園内の獣医が診察すると、歯ぐきの奥の方にうみがたまっていた。なかなか治らないので同園の動物病院に入院し、切開してうみを出す外科手術を行った。縫合した糸を抜くまで時間がかかっているうちに、今度は皮膚病になった。また入院治療が必要になった。
展示再開後は走ると転ぶような状態だった
動物はエサが食べられないと命に関わる。
今春担当になった水上恭男さん(55)は「一時はかなり残していました。口が痛いし、体力も弱っていたのでしょう。7kgあった体重は6kgに落ちてしまいました」と話す。そのまま食べられなければ衰弱しかねない。水上さんは心配した。ところが、退院させてレッサーパンダ舎に連れて戻ると、エサを完食するようになった。
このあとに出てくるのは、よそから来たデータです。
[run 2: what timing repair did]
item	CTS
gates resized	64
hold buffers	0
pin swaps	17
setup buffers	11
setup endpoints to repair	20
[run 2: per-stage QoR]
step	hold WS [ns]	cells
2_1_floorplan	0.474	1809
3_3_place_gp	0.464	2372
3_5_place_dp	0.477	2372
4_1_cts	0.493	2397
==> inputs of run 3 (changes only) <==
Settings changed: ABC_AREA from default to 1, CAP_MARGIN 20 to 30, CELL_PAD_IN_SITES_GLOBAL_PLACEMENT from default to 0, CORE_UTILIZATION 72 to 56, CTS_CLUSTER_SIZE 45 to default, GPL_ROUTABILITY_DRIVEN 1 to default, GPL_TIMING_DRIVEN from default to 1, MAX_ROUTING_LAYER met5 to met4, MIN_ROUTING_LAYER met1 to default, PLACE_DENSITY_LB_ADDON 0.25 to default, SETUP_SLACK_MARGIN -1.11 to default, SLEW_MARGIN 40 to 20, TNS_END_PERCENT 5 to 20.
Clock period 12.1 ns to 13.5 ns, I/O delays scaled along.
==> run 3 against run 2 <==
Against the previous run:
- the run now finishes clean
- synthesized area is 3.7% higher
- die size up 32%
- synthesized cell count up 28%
P:
==> flow/design.v (excerpt) <==
module apb_uart #(
    parameter SYSTEM_FREQUENCY = 50_000_000,
    parameter SAMPLING_RATE = 16
)(
    input pclk,  
    input preset_n,  
    input psel,
    input penable,
    input pwrite,
    input[11:0] paddr,
    input[3:0] pstrb,
    input[31:0] pwdata,
    output pready,
    output pslverr,
    output[31:0] prdata,
    output irq,
    output logic baud_o,
    output logic tick_rx, 
    input cts_n,
    input rx,
    output tx,
    output rts_n
);
Settings: LEC_CHECK=0, CAP_MARGIN=40, CORE_MARGIN=2, CORE_UTILIZATION=72, CTS_CLUSTER_DIAMETER=43, CTS_CLUSTER_SIZE=50, PLACE_DENSITY_LB_ADDON=0.0, SETUP_SLACK_MARGIN=0.99, SLEW_MARGIN=20; clock period 3.37 ns.
run.sh (not shown) runs the stock make flow with config.mk's settings and CLKGATE_MAP_FILE=.
P completed; timing, DRC and antenna clean
#### Input delta (Q over P)
-- flow/config.mk --
<<< P, line 7
export LEC_CHECK = 0
export CAP_MARGIN = 40
export CORE_MARGIN = 2
export CORE_UTILIZATION = 72
export CTS_CLUSTER_DIAMETER = 43
export CTS_CLUSTER_SIZE = 50
>>> Q, line 7
export LEC_CHECK = 0
export CAP_MARGIN = 20
export CORE_MARGIN = 2
export CORE_UTILIZATION = 72
export CTS_CLUSTER_SIZE = 50
### Flow results
[compare] base=P new=Q: worst endpoint data arrival time shrank by 0.14 ns, via count went down by 844, required time of the worst setup path shows a reduction of 0.08 ns, power per cell area -14 mW/mm2, met3 wirelength from detailed routing shows a reduction of 12%.
Modified inputs, R compared to Q
-- flow/config.mk --
<<< Q, line 7
export LEC_CHECK = 0
export CAP_MARGIN = 20
export CORE_MARGIN = 2
>>> R, line 7
export LEC_CHECK = 0
export CAP_MARGIN = 0
export CORE_ASPECT_RATIO = 1.75
export CORE_MARGIN = 2
<<< Q, line 11
export CTS_CLUSTER_SIZE = 50
export PLACE_DENSITY_LB_ADDON = 0.0
export SETUP_SLACK_MARGIN = 0.99
export SLEW_MARGIN = 20
>>> R, line 12
export CTS_CLUSTER_SIZE = 50
export HOLD_SLACK_MARGIN = 0.3
export PLACE_DENSITY_LB_ADDON = 0.01
export SETUP_SLACK_MARGIN = 0.96
export SLEW_MARGIN = 20
--- outcome ---
- Compared with Q, R shows a CTS buffer count that is 7 lower.
- R reached the final stage; the timing, DRC and antenna checks on its layout passed.
- Compared to Q, R has longest individual stage delay on the worst path 0.09 ns higher.
- Clock share of power: R lower than Q
- Floorplan row count, Q and R: higher on R
- Fmax (higher): Q
- Between Q and R, the flow reports via count decreasing slightly.
- For the non-clock buffer count, R came in 8 lower than Q did.
- Data required time at the worst endpoint: Q vs R, no meaningful difference
- Comparing worst-case setup margin in the final layout for Q and R, the smaller number came from R.
- R: met1 track demand over resource 7.9 points below Q
Inputs modified between R and S:
==> flow/config.mk <==
export PLATFORM = sky130hd
export DESIGN_NAME = apb_uart
export DESIGN_NICKNAME = apb_uart
export VERILOG_FILES = /design/flow/design.v
export SDC_FILE = /design/flow/constraint.sdc
export NUM_CORES = 4
export LEC_CHECK = 0
export ABC_AREA = 1
export CAP_MARGIN = 20
export CORE_MARGIN = 2
export CORE_UTILIZATION = 72
export CTS_CLUSTER_DIAMETER = 374
export CTS_CLUSTER_SIZE = 10
export SETUP_SLACK_MARGIN = 1.0
export SLEW_MARGIN = 20
Results
- On worst setup slack, the lower figure sits with R, not S.
- Delta (S minus R): final period utilization now sits lower; sequential share of layout area lost 0.20 points.
Here is what was changed in the inputs of T compared with S.
==> flow/config.mk <==
export PLATFORM = sky130hd
export DESIGN_NAME = apb_uart
export DESIGN_NICKNAME = apb_uart
export VERILOG_FILES = /design/flow/design.v
export SDC_FILE = /design/flow/constraint.sdc
export NUM_CORES = 4
export LEC_CHECK = 0
export CAP_MARGIN = 20
export CORE_ASPECT_RATIO = 0.71
export CORE_MARGIN = 2
export CORE_UTILIZATION = 72
export CTS_CLUSTER_DIAMETER = 29
export PLACE_DENSITY_LB_ADDON = 0.01
export SETUP_SLACK_MARGIN = 0.98
export SLEW_MARGIN = 20
T finished every step from synthesis to the final layout, and the layout passed the timing, DRC and antenna checks.
Status: post-synthesis adder-cell area fraction parity (T, S)
Run comparison: T power group with the largest share clock; S power group with the largest share registers
First-pass GRT wire length, T vs S: up by a few percent
In T the leakage power of the design turned out 0.70 nW lower than in S.
Looking at fraction of the cycle the final worst path needs across S and T, the one that comes out lower is S.
Power figures rest on the tool's default switching activity, not on a simulated workload.
## cordic_dds
module cordic_dds # (
   parameter DW = 16,                
   parameter PIPE_DEPTH = 14,        
   parameter limP = 16'h4dba         
)
( 
   sin_o, cos_o, err_o,
   clk, phase_i
);
For scale: about 4900 cells after synthesis, about 720 flip-flops, roughly 68 I/O pins, about 0.044 mm2 of cells after synthesis.
make LEC_CHECK=0 ABC_AREA=0 CAP_MARGIN=20 CELL_PAD_IN_SITES_GLOBAL_PLACEMENT=3 CORE_MARGIN=8 CORE_UTILIZATION=39 CTS_CLUSTER_DIAMETER=217 GPL_TIMING_DRIVEN=0 MAX_ROUTING_LAYER=met4 SETUP_SLACK_MARGIN=0.58 SLEW_MARGIN=20 TNS_END_PERCENT=75 finish   # period 5.0 ns
run.sh (not shown) runs the stock make flow with config.mk's settings and CLKGATE_MAP_FILE=.
The first run completed without violations.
「これはイケルぞ。風太には生命力がある」。水上さんは確信した。
ただし、体力の衰えが著しく、よたよたとしか歩けなかった。
「あまり動こうとしませんでした。無理にでも動かないと寝たきりになってしまうことがあります。そこで風太がゆっくり歩いている時には、私が後ろを付いて歩きました。風太が応えて歩いてくれるような気がしたからです。少し良くなると、私が小走りしました。すると風太も一緒に走ります。そうして少しずつ体力を取り戻していきました。それでも展示再開から1~2カ月は走ると転ぶような状態でした」と、水上さんは話す。
今は普通に走れるようになったものの、動きは一段と緩慢になった。サッサと歩いていたのが、ペタペタとしか歩けなくなったのだ。放飼場の高所にある小屋にも上らなくなった。
「風太はレッサーパンダの中でも少し変わっている」
今、風太は放飼場のお気に入りのコースを行ったり来たりして散歩するのが日課だ。疲れると丸まって寝る。自由に出入りできる寝室で眠ることもあり、「昼寝は他のレッサーパンダより1~2時間長いでしょうか。やっぱりお歳ですから」と水上さんは言う。
国内で飼育されているレッサーパンダの最高齢は多摩動物公園のファンファン(メス)、22歳だ。「近年は20歳ぐらいまで生きる個体もいる」(日本動物園水族館協会)とはいうものの、18歳の風太は長老に近い。2021年12月20日時点で高齢な方から10番目だ。
「もちろん国内最年長を目指して、風太と一緒に頑張っていきたいと思います」と水上さんは語る。それにはいくつかのポイントがある。
レッサーパンダはヒマラヤに近い標高1500~4000mの高冷地が生息域であることから、毛がふさふさしていて寒さに強い。しかし、暑さには弱く、近年の日本の猛暑には気をつけてやらなければならない。
これ以外にも風太特有の気配りが必要になる。
「風太はレッサーパンダの中でも少し変わっている」。千葉さん、濱田さん、水上さんの歴代飼育員は声をそろえる。例えば、本来は強いはずの寒さに弱い。「寒いと丸まって寝ていることもあります」と水上さんは話す。このため他の個体と違って、寒さにも気をつける必要がある。